Where does the word "bits" show up in the records? Copy every line that holds it.

→ **The data**
┌──

## src/rtl/instr_sequencer.sv

```systemverilog
// Instruction-issue sequencer: fetches words from synchronous program memory, holds each
// for the control unit until it reports completion, and owns the PC on the shared bus.
module instr_sequencer #(
    parameter int unsigned DATA_W   = 16,
    parameter int unsigned ADDR_W   = 8,
    parameter int unsigned RESET_PC = 0
) (
    input  logic              i_clk,
    input  logic              i_rst,
    input  logic              i_run,
    output logic [ADDR_W-1:0] o_mem_addr,
    output logic              o_mem_rd,
    input  logic [DATA_W-1:0] i_mem_data,
    output logic [DATA_W-1:0] o_instr,
    output logic              o_new_instr,
    input  logic              i_cu_done,
    input  logic              i_pcin,
    input  logic              i_pcout,
    input  logic [DATA_W-1:0] i_bus_in,
    output logic [DATA_W-1:0] o_bus_out,
    output logic              o_busy
);

    typedef enum logic [2:0] {
        StIdle,
        StFetch,
        StWait,
        StExec,
        StRecover
    } state_e;

    state_e            r_state;
    state_e            w_state_next;
    logic [ADDR_W-1:0] r_pc;
    logic [DATA_W-1:0] r_instr;

    // Only the low ADDR_W bits of the bus can address program memory.
    logic w_bus_in_unused;
    assign w_bus_in_unused = ^i_bus_in[DATA_W-1:ADDR_W];

    always_ff @(posedge i_clk) begin
        if (!i_rst) begin
            r_state <= StIdle;
        end else begin
            r_state <= w_state_next;
        end
    end

    always_comb begin
        w_state_next = r_state;
        unique case (r_state)
            StIdle:    if (i_run) w_state_next = StFetch;
            StFetch:   w_state_next = StWait;
            StWait:    w_state_next = StExec;
            StExec:    if (i_cu_done) w_state_next = StRecover;
            StRecover: w_state_next = i_run ? StFetch : StIdle;
            default:   w_state_next = StIdle;
        endcase
    end

    always_comb begin
        o_mem_rd    = (r_state == StFetch);
        o_new_instr = (r_state != StExec);
        o_busy      = (r_state != StIdle);
    end

    always_ff @(posedge i_clk) begin
        if (!i_rst) begin
            r_pc    <= ADDR_W'(RESET_PC);
            r_instr <= '0;
        end else begin
            unique case (r_state)
                StWait: begin
                    r_instr <= i_mem_data;
                    r_pc    <= r_pc + ADDR_W'(1);
                end
                StExec: begin
                    if (i_pcin) r_pc <= i_bus_in[ADDR_W-1:0];
                end
                StRecover: r_instr <= '0;
                default: ;
            endcase
        end
    end

    assign o_mem_addr = r_pc;
    assign o_instr    = r_instr;
    assign o_bus_out  = i_pcout ? DATA_W'(r_pc) : '0;

endmodule

```

## config.mk

```make
export PLATFORM = sky130hd
export DESIGN_NAME = instr_sequencer
export DESIGN_NICKNAME = d
export VERILOG_FILES = /design/src/rtl/instr_sequencer.sv
export SDC_FILE = /design/constraint.sdc
export NUM_CORES = 1
export LEC_CHECK = 0
export ABC_AREA = 1
export CAP_MARGIN = 0
export CORE_UTILIZATION = 35
export DETAILED_ROUTE_END_ITERATION = 8
export HOLD_SLACK_MARGIN = 0.15
export PLACE_DENSITY = 0.74
export REMOVE_ABC_BUFFERS = 1
export SLEW_MARGIN = 20
export SYNTH_ARGS = -nofsm -noshare
export SYNTH_HDL_FRONTEND = slang
export SYNTH_SLANG_ARGS = --single-unit
```

## constraint.sdc

```tcl
create_clock -name i_clk -period 1.3 [get_ports i_clk]
set_input_delay 0.26 -clock i_clk [delete_from_list [all_inputs] [get_ports i_clk]]
set_output_delay 0.26 -clock i_clk [all_outputs]
set_load 0.01 [all_outputs]
```

**Yosys cells after proc, flatten, opt, wreduce, memory -nomap -nowiden**

Cells that the tools add are included.
Widths: inputs -> output; s select.

- Register bits after elaboration: 27
- Input port bits: 38
- Output and inout bits: 43
- Word-level logic and storage cells: 26

- Add/subtract/negate cells: 1
- Equal/unequal tests: 8
- Mux-type cells: 8
- Reductions and logical operators: 6

Operator list:

| kind | number |
|---|---|
| $pmux 16 s2 | 1 |
| $mux 8 | 2 |
| $pmux 8 s2 | 1 |
| $pmux 3 s5 | 1 |
| $add 8x1->8 const B | 1 |
| $eq 3x2->1 const B | 2 |
| $mux 3 | 2 |
| $ne 2x2->1 const B | 3 |
| $reduce_and 2->1 | 2 |
| $reduce_bool 2->1 | 2 |
| $eq 3x1->1 const B | 1 |
| $eq 3x3->1 const B | 1 |
| $logic_not 3->1 | 1 |
| $ne 3x2->1 const B | 1 |
| $reduce_bool 3->1 | 1 |
| $mux 1 | 1 |

**Longest topological paths before layout**

- Depth after elaboration: 3
- Gate-level depth with buffers: 8
- Depth with buffers taken out: 7

**Worst setup path after synthesis**

Ideal clock, no wire load.

- Kind: register to register
- Start: register r_pc[0], in the netlist o_mem_addr[0]
- End: register r_pc[6], in the netlist o_mem_addr[6]
- Library setup time: 0.117 ns
- Arrival: 1.089 ns
- Data required time: 1.183 ns
- Slack: 0.094 ns
- Cell stages (with the launch flop): 7
- Buffers on the path: 0
- Period minus slack after synthesis: 1.206 ns
- Path through: dfxtp_1 -> ha_1 -> nand3_1 -> o21ai_0 -> nand3_1 -> nand2_1 -> a21oi_1

- Word-level cells in the longest chain between the ends: 2

Ends and longest elaborated chain:

| item | RTL line | RTL |
|---|---|---|
| from (decl) | 34 | `logic [ADDR_W-1:0] r_pc;` |
| from (signal assigned) | 69 | `r_pc <= ADDR_W'(RESET_PC);` |
| from (signal assigned) | 75 | `r_pc <= r_pc + ADDR_W'(1);` |
| from (signal assigned) | 78 | `if (i_pcin) r_pc <= i_bus_in[ADDR_W-1:0];` |
| $add 8x1->8 | 75 |  |
| $pmux 8 s2 | 72 | `unique case (r_state)` |

Every way passes these cells.
A chain may end at the register's enable or synchronous reset.

**Final worst setup path**

- Start: register r_state[1]
- End: output port o_mem_rd

- Word-level cells in the longest chain between the ends: 1

Ends and longest elaborated chain:

| item | RTL line | RTL |
|---|---|---|
| from (decl) | 32 | `state_e r_state;` |
| from (signal assigned) | 43 | `r_state <= StIdle;` |
| from (signal assigned) | 45 | `r_state <= w_state_next;` |
| $eq 3x1->1 | 62 | `o_mem_rd = (r_state == StFetch);` |
| to (decl) | 12 | `output logic o_mem_rd,` |

Every way passes these cells.

==> summary.md <==
In this run the power spent charging and discharging nets is 738 uW. For the met3 track utilization from global routing, the log shows 0.0668. The element type at the critical path end is an output port. The xor/xnor cell area share of the yosys netlist is 0, and the count of unresolved DRC violations after routing is 0. At the worst endpoint, the arrival time is 1.04 ns. Across the run, the number of max-cap violations was 0. For the number of instances in the synthesized netlist, the log shows 201. For the routing usage on met1, the log shows 0.191. For the final hold violation count, the log shows 0. The worst register-to-register path begins at r_state[1]. The logs give 4000 sq um for the placeable core area and 5520 microns for the first-pass GRT wire length. The relative contribution of sequential cells to total power is 0.423, and the leakage power is 1.12 nW. For this run the aggregate overflow at the end of global routing stands at 0.

The cell area power density works out to 961 nW/um^2. At the later pin of the worst-skew pair, clock insertion delay measures 0.28 ns. The floorplan die width is 66.6 microns, and the total wire length is 3540 microns.

The switching share of total power was 0.330. After synthesis, the largest family of logic cells by area is simple AND/OR/NAND/NOR gates. The delay of the slowest cell on the worst path came out at 0.34 ns.

The synthesized design spends more area on one cell type than any other, namely dfxtp_1. For this run, the number of Yosys warnings is 0. TritonCTS built the clock tree.

Across the VDD grid, the largest voltage drop is 0.572 mV. The checks that failed: negative setup slack. The run gives 0.365 as the starting utilization of the core area. The startpoint type of the worst setup path is a flip-flop. The DRC violation total after the first TritonRoute iteration was 87.

The signed area change from the synthesized netlist to the final layout came out at 59.4%. The run gives 0 as the initial antenna violation count. The clock slew seen by the registers of the worst setup and hold paths was 0.11 ns; the worst hold path stage count was 2. The global-route usage over all layers is 0.162. CTS saw 27 sinks. The post-route clock period utilization is 1.00, and the post-synthesis average cell area is 7.27 sq um. The worst flop-to-flop path endpoint was o_instr[5]. Layer with the highest usage after global routing: met2.

For hold timing, the worst endpoint is o_instr[1]. The detailed-route vias per instance works out to 4.49. The share of the synthesized area in the top cell type was 0.370.

The tools report the fraction of the yosys area taken by sequential cells as 0.370. The start point of the worst min-delay path is o_instr[1]. The maximum number of pins on one net before global-route repair was 20; the count of nets left with antenna violations after detail routing was 0. Post-detailed-placement half-perimeter wirelength: 2570 microns. The most used flip-flop cell after synthesis was dfxtp_1.

The logs give 1 for the H-tree level count and 384 for the number of filler instances in the final layout. The flow ran to the end, but the final reports show violations. The adder-cell share of the synthesized area is 0.00856, and the combinational share of power is 0.350. The routing usage on met2 was 0.263; the number of enable-type register cells in the synthesized netlist was 0. Quantity of I/O buffers inserted on ports: 64.

For this run, the detailed router's first-pass iteration total came to 4. Counting instances in the post-synthesis netlist gives the leading cell types as nand2_1 (42), dfxtp_1 (27), inv_1 (19), nand2_2 (19), a21oi_1 (17). The run gives 0 as the final-report max-slew violation count. The final weighted congestion of routability-driven global placement came out at 0.864. The share of synthesized cell area in and, or, nand and nor gates is 0.301. Measured along the y axis, the die boundary spans 66.6 microns.

The repair_antennas step left the layout with diodes totalling 0. The most instantiated library cell after synthesis was nand2_1. The number of distinct library cells after synthesis is 28, and the flop and latch count out of synthesis is 27. Category of the most critical setup path: flip-flop to output port. At the end of the flow, the number of nets in the layout was 323.

The area enclosed by the die boundary was 4440 sq um. The number of cells on the worst reg-to-reg path is 8. The run gives 0.227 as the proportion of power drawn by the clock network. The total of endpoints with negative setup slack in the final report came out at 1. The internal power consumption was 1.50 mW; the post-route setup TNS was -0.000804 ns. The run gives -0.000804 ns as the final worst setup slack. The reg2reg setup slack is 0.05 ns, and the mux share of post-synthesis cell area is 0. The share of the synthesized area in compound gates (AO/OA/AOI/OAI) was 0.176; the number of placement rows was 23. The share of final-layout standard cells stronger than drive strength 1 works out to 0.307. Setup repair after global routing could not meet its margin everywhere. Sorting the synthesized cells by area gives the leading types as dfxtp_1 (37%), nand2_1 (11%), nand2_2 (8.1%), a21oi_2 (6.6%), a21oi_1 (5.8%). Detailed routing inserted a total of 1494 vias. The routed design could run at a clock period as short as 1.30 ns. The critical path goes through buf_6, nor3_4, buf_2.

The tools report the maximum achievable frequency as 769 MHz. The async set or reset register ratio after synthesis is 0. The tools report the library cell used as clock root buffer as clkbuf_8.

The critical path required time is 1.04 ns, and the average wire length per cell after detail routing is 10.6 microns. The number of clock buffers added by TritonCTS is 3. The mapped netlist covers 1460 sq um. Along the worst path, the maximum fanout reaches 2. The path class of the tightest hold or removal check is flip-flop to flip-flop. The completed layout was analyzed and its total power is 2.24 mW. The largest clock skew in the final design came out at 0.00763 ns. In this run the deepest clock path goes through 2 buffers. The slowest stage of the critical path is the dfxtp_2 cell. The run gives 81 as the count of boundary I/O pins. The via count of the first global-routing pass came out at 1291.
cells by family after synthesis:
family          after synthesis
compound gates               39
fa+ha+maj                     1
buf+inv                      40
flops                        27
other cells                   1
simple gates                 93
worst max-delay path: cells and delay by family, from the launching register on:
kind / cells / cell delay (ns)
and+or+nand+nor: 1 / 0.17
buffers and inverters: 2 / 0.26
DFF: 1 / 0.34
sequential cells by signal, indices dropped and copies added (netlist names):
register and cells:
o_instr 16, o_mem_addr 8, r_state 3
metal layers:
metal,up-vias,part of all wire
met3,2,0.10
met1,649,0.46
li1,784,-
met2,59,0.43
met4,0,0.0065
met5,-,0
metrics by stage:
stage | cell area [sq um] | hold WS [ns] | std cells | setup slack, ns | util
final | 2330 | 0.465 | 333 | -0.000804 | 0.582
after global routing | 2330 | 0.482 | 333 | -0.0518 | 0.582
after CTS | 2290 | 0.468 | 333 | -0.0369 | 0.572
after detailed placement | 2240 | 0.456 | 327 | -0.551 | 0.559
after global placement | 2240 | 0.446 | 327 | -0.515 | 0.559
after floorplan | 1380 | 0.399 | 194 | 0.0404 | -
cell type report:
cell class	count	area, sq um	share of cell area
Multi-Input combinational cell	141	767	0.329
Inverter	26	113	0.0483
Sequential cell	27	557	0.239
Clock buffer	3	41.3	0.0177
Tap cell	50	62.6	0.0269
Timing Repair Buffer	85	782	0.336
Clock inverter	1	7.51	0.00322
worst max-delay path by stage:
stage / from / end / slack [ns] / cells past startpoint
after global placement: i_pcout / o_bus_out[7] / -0.51 / 4
after detailed placement: i_pcout / o_bus_out[1] / -0.55 / 4
after global routing: r_state[1] / o_mem_rd / -0.05 / 3
after floorplan: r_state[2] / r_state[0] / 0.04 / 5
final: r_state[1] / o_mem_rd / -0.0008 / 3
after CTS: r_state[1] / o_mem_rd / -0.04 / 3
timing repair:
action,4_1_cts,5_1_grt
hold endpoints to repair,0,0
resized for setup,65,17
setup endpoints to repair,51,18
buffers inserted,2,0
hold buffers,0,0
pin swaps,1,2
power by group through the flow:
stage / logic [mW] / clock network (mW) / registers [mW]
4_1_cts: 0.755 / 0.522 / 0.944
2_1_floorplan: 0.332 / 0 / 0.992
6_report: 0.784 / 0.509 / 0.947
3_5_place_dp: 0.769 / 0 / 0.957
3_3_place_gp: 0.761 / 0 / 0.959
5_1_grt: 0.859 / 0.550 / 0.957
layout by cell type, fill, tap and decap left out, types with 2 or more instances in the layout:
| cell | netlist | layout |
|---|---|---|
| clkdlybuf4s50_1 | 0 | 28 |
| nand2_1 | 42 | 42 |
| nor3_1 | 3 | 2 |
| inv_1 | 19 | 19 |
| nand2_2 | 19 | 19 |
| a21oi_1 | 17 | 15 |
| buf_6 | 2 | 7 |
| inv_2 | 5 | 2 |
| clkbuf_8 | 0 | 3 |
| clkdlybuf4s15_1 | 0 | 2 |
| o22ai_1 | 2 | 2 |
| nor2_1 | 13 | 12 |
| nand3_1 | 12 | 12 |
| dfxtp_2 | 0 | 10 |
| a21oi_2 | 11 | 13 |
| o21ai_0 | 4 | 4 |
| buf_2 | 0 | 3 |
| inv_4 | 1 | 3 |
| buf_4 | 8 | 13 |
| o21ai_1 | 2 | 2 |
| conb_1 | 1 | 8 |
| dlygate4sd2_1 | 0 | 29 |
| nor2_4 | 1 | 2 |
| dfxtp_1 | 27 | 16 |
Note: power is estimated with default switching activity, not from simulation.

└──

→ **Answer box**
    // Only the low ADDR_W bits of the bus can address program memory.
- Register bits after elaboration: 27
- Input port bits: 38
- Output and inout bits: 43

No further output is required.